* [Data section]:
From an optimization exercise on the open Yosys and OpenROAD flow, aimed at a short achievable clock period and few clock cycles per item; shortcuts taken in it are not production practice.
In this exercise RTL edits were held to simulation tests only and were not proved equivalent to the original.

==> flow/design.v (excerpt) <==
module rv_core_top (
	input  logic                         clk,
	input  logic                         i_rst_n,
	output logic                         o_wb_cyc,
	output logic                         o_wb_stb,
	output logic                         o_wb_we,
	output logic [rv_core_pkg::XLEN-1:0] o_wb_adr,
	output logic [rv_core_pkg::XLEN-1:0] o_wb_dat,
	input  logic [rv_core_pkg::XLEN-1:0] i_wb_dat,
	input  logic                         i_wb_ack
);
For scale: about 4500 cells after synthesis, roughly 1400 flip-flops.
export LEC_CHECK = 0
export ABC_CLOCK_PERIOD_IN_PS = 2500
export CAP_MARGIN = 20
export CORE_MARGIN = 2
export CORE_UTILIZATION = 45
export PLACE_DENSITY = 0.6
export SETUP_SLACK_MARGIN = 5
export SLEW_MARGIN = 20
export TNS_END_PERCENT = 100
create_clock -name core_clock -period 8.0 [get_ports {clk}]
standard.sh (not shown) runs the stock make flow with config.mk's settings and CLKGATE_MAP_FILE= SYNTH_SCRIPT=/design/flow/synth_recipe.tcl, a recipe that flattens the netlist after the stock synthesis.
==> flow/flow/run.sh <==
#!/bin/bash
# The standard layout, with real buffers (not delay cells) on the ports.
set -euo pipefail
bash standard.sh "BUFFER_PORTS_ARGS=-buffer_cell sky130_fd_sc_hd__buf_4" finish > standard_make.log 2>&1
Testbench counts at the start, summed over its fixed seeds: cycles 37,013, instrs 15,860.
Edit:
==> flow/run.sh (new file) <==
#!/bin/bash
# synth_recipe.tcl (not shown) runs the flow's synth.tcl, then flattens the netlist and writes it again
# the make line also repeats each setting of config.mk as NAME=value (left out here)
make -C /OpenROAD-flow-scripts/flow DESIGN_CONFIG=/design/flow/config.mk WORK_HOME=/design/flow/orfs CLKGATE_MAP_FILE= SYNTH_SCRIPT=/design/flow/synth_recipe.tcl finish
removed: flow/flow/run.sh
removed: flow/standard.sh
After rerunning: Critical path depth stays the same; utilization rises by 0.87 points; first-iteration DRC count rises by 5.8%; wire length rises by 4.1%; fmax falls by 2.2%; count of clock-buffer cells in the layout rises by 30; setup slack is worse by 0.078 ns; non-clock buffer count rises by 103.

========
Setup of the previous run:
Another version of the RTL of rv_core_top (not shown whole).
Size in the first run: about 4300 cells after synthesis, ~100 I/O pins, about 64000 µm² of cells after synthesis.
==> flow/config.mk <==
export PLATFORM = sky130hd
export DESIGN_NAME = rv_core_top
export DESIGN_NICKNAME = rv_core_top
export VERILOG_FILES = /design/flow/design.v
export SDC_FILE = /design/flow/constraint.sdc
export NUM_CORES = 4
export LEC_CHECK = 0
export ABC_CLOCK_PERIOD_IN_PS = 2500
export CAP_MARGIN = 20
export CORE_MARGIN = 2
export CORE_UTILIZATION = 45
export PLACE_DENSITY = 0.6
export SETUP_SLACK_MARGIN = 5
export SLEW_MARGIN = 20
export TNS_END_PERCENT = 100
==> flow/constraint.sdc <==
create_clock -name core_clock -period 8.0 [get_ports {clk}]
set_input_delay 1.6000 -clock core_clock [delete_from_list [all_inputs] [get_ports {clk}]]
set_output_delay 1.6000 -clock core_clock [all_outputs]
set_load 0.01 [all_outputs]
run.sh (not shown) runs the stock make flow with config.mk's settings and CLKGATE_MAP_FILE= SYNTH_SCRIPT=/design/flow/synth_recipe.tcl, a recipe that flattens the netlist after the stock synthesis.
Stock flow here: none of the scripts above is used.
The previous run completed end to end with timing, DRC and antenna clean.
Testbench counts of the previous run, summed over its fixed seeds: cycles 37,013, instrs 15,860.
## Diff of input files: the current run against the previous run
==> flow/flow/run.sh (new file) <==
#!/bin/bash
# The standard layout, with real buffers (not delay cells) on the ports.
set -euo pipefail
bash standard.sh "BUFFER_PORTS_ARGS=-buffer_cell sky130_fd_sc_hd__buf_4" finish > standard_make.log 2>&1
==> flow/standard.sh (new file) <==
#!/bin/bash
# synth_recipe.tcl (not shown) runs the flow's synth.tcl, then flattens the netlist and writes it again
# the make line also repeats each setting of config.mk as NAME=value (left out here)
make -C /OpenROAD-flow-scripts/flow DESIGN_CONFIG=/design/flow/config.mk WORK_HOME=/design/flow/orfs CLKGATE_MAP_FILE= SYNTH_SCRIPT=/design/flow/synth_recipe.tcl "${@:-finish}"
removed: flow/run.sh
The current run: final RePlAce weighted congestion is 2.2% lower than what the previous run reported. In terms of via count of the first global-routing pass, the current run and the previous run differ only marginally. Highest metal layer with signal wires: met4 -> the current run, met5 -> the previous run. Comparing the previous run and the current run, the higher met2 layer usage reported by global route was measured on the current run. The current run vs the previous run, worst reg-to-reg setup slack went down by 0.02 ns. Looking at post-place setup slack, the current run sits below the previous run.

========
== the baseline ==
rv_core_top, a different RTL version from the one above (not shown whole).
Size: roughly 4300 cells after synthesis, about 1400 flip-flops, ~100 I/O pins.
clock: 8.0 ns
lec_check: 0
abc_clock_period_in_ps: 2500
cap_margin: 20
core_margin: 2
core_utilization: 45
place_density: 0.6
setup_slack_margin: 5
slew_margin: 20
tns_end_percent: 100
Stock flow here: none of the scripts above is used.
Testbench counts of the baseline, summed over its fixed seeds: cycles 37,013, instrs 15,860.
Modified inputs, the candidate compared to the baseline
==> flow/flow/run.sh (new file) <==
#!/bin/bash
# The standard layout, with real buffers (not delay cells) on the ports.
set -euo pipefail
bash standard.sh "BUFFER_PORTS_ARGS=-buffer_cell sky130_fd_sc_hd__buf_4" finish > standard_make.log 2>&1
==> flow/standard.sh (new file) <==
#!/bin/bash
# synth_recipe.tcl (not shown) runs the flow's synth.tcl, then flattens the netlist and writes it again
# the make line also repeats each setting of config.mk as NAME=value (left out here)
make -C /OpenROAD-flow-scripts/flow DESIGN_CONFIG=/design/flow/config.mk WORK_HOME=/design/flow/orfs CLKGATE_MAP_FILE= SYNTH_SCRIPT=/design/flow/synth_recipe.tcl "${@:-finish}"
removed: flow/run.sh
Results
Summary of the comparison: met1 routing resource usage after global routing is lower in the candidate, relative to the baseline.
The candidate vs. the baseline: total placed instance area fell 0.50%, routed wire length went down 1.7%.
Summary of the candidate over the baseline: worst-case headroom to the max-slew limit down 2.2 points, clock-pin slew reported for the worst setup and hold paths after clock tree synthesis flat.

[static timing again, ports no longer ideal]
Ports are ideal in the flow. The routed layouts listed here were re-timed in OpenROAD. Step 1 assumes that a clkbuf_16 drives the clock port and a buf_2 every other input. Step 2 moves the port delays by t, midway between the first and last clock arrival at a register: inputs arrive t later, outputs are due t later. That takes back most of the time a late clock gives input paths. Three values: no drivers, after step 1, after step 2; two values: the first two.
run | t, ns | slack for setup (ns) | worst setup path after step 2
the first run of note 1 | 0.877 | 4.563 / 4.563 / 3.958 | input to register
the second run of note 1 | 0.885 | 4.485 / 4.485 / 3.878 | input to register
the previous run | 0.877 | 4.649 / 4.258 / 3.381 | input to register
the current run | 0.864 | 4.604 / 4.407 / 3.543 | input to register
the baseline | 0.877 | 4.683 / 4.120 / 3.243 | input to register
the candidate | 0.857 | 4.709 / 4.248 / 3.391 | input to register
After both steps every run listed still meets setup and hold. The setup slack of the baseline, which loses most, moves by -0.563 ns with the drivers and by -1.440 ns with both steps.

* [The problem]: All that is wanted is the stretch of lines above from the one containing "Modified inputs, the" through the one containing "Summary of the candidate", duplicated exactly.

* [Output below]:
Modified inputs, the candidate compared to the baseline
==> flow/flow/run.sh (new file) <==
#!/bin/bash
# The standard layout, with real buffers (not delay cells) on the ports.
set -euo pipefail
bash standard.sh "BUFFER_PORTS_ARGS=-buffer_cell sky130_fd_sc_hd__buf_4" finish > standard_make.log 2>&1
==> flow/standard.sh (new file) <==
#!/bin/bash
# synth_recipe.tcl (not shown) runs the flow's synth.tcl, then flattens the netlist and writes it again
# the make line also repeats each setting of config.mk as NAME=value (left out here)
make -C /OpenROAD-flow-scripts/flow DESIGN_CONFIG=/design/flow/config.mk WORK_HOME=/design/flow/orfs CLKGATE_MAP_FILE= SYNTH_SCRIPT=/design/flow/synth_recipe.tcl "${@:-finish}"
removed: flow/run.sh
Results
Summary of the comparison: met1 routing resource usage after global routing is lower in the candidate, relative to the baseline.
The candidate vs. the baseline: total placed instance area fell 0.50%, routed wire length went down 1.7%.
Summary of the candidate over the baseline: worst-case headroom to the max-slew limit down 2.2 points, clock-pin slew reported for the worst setup and hold paths after clock tree synthesis flat.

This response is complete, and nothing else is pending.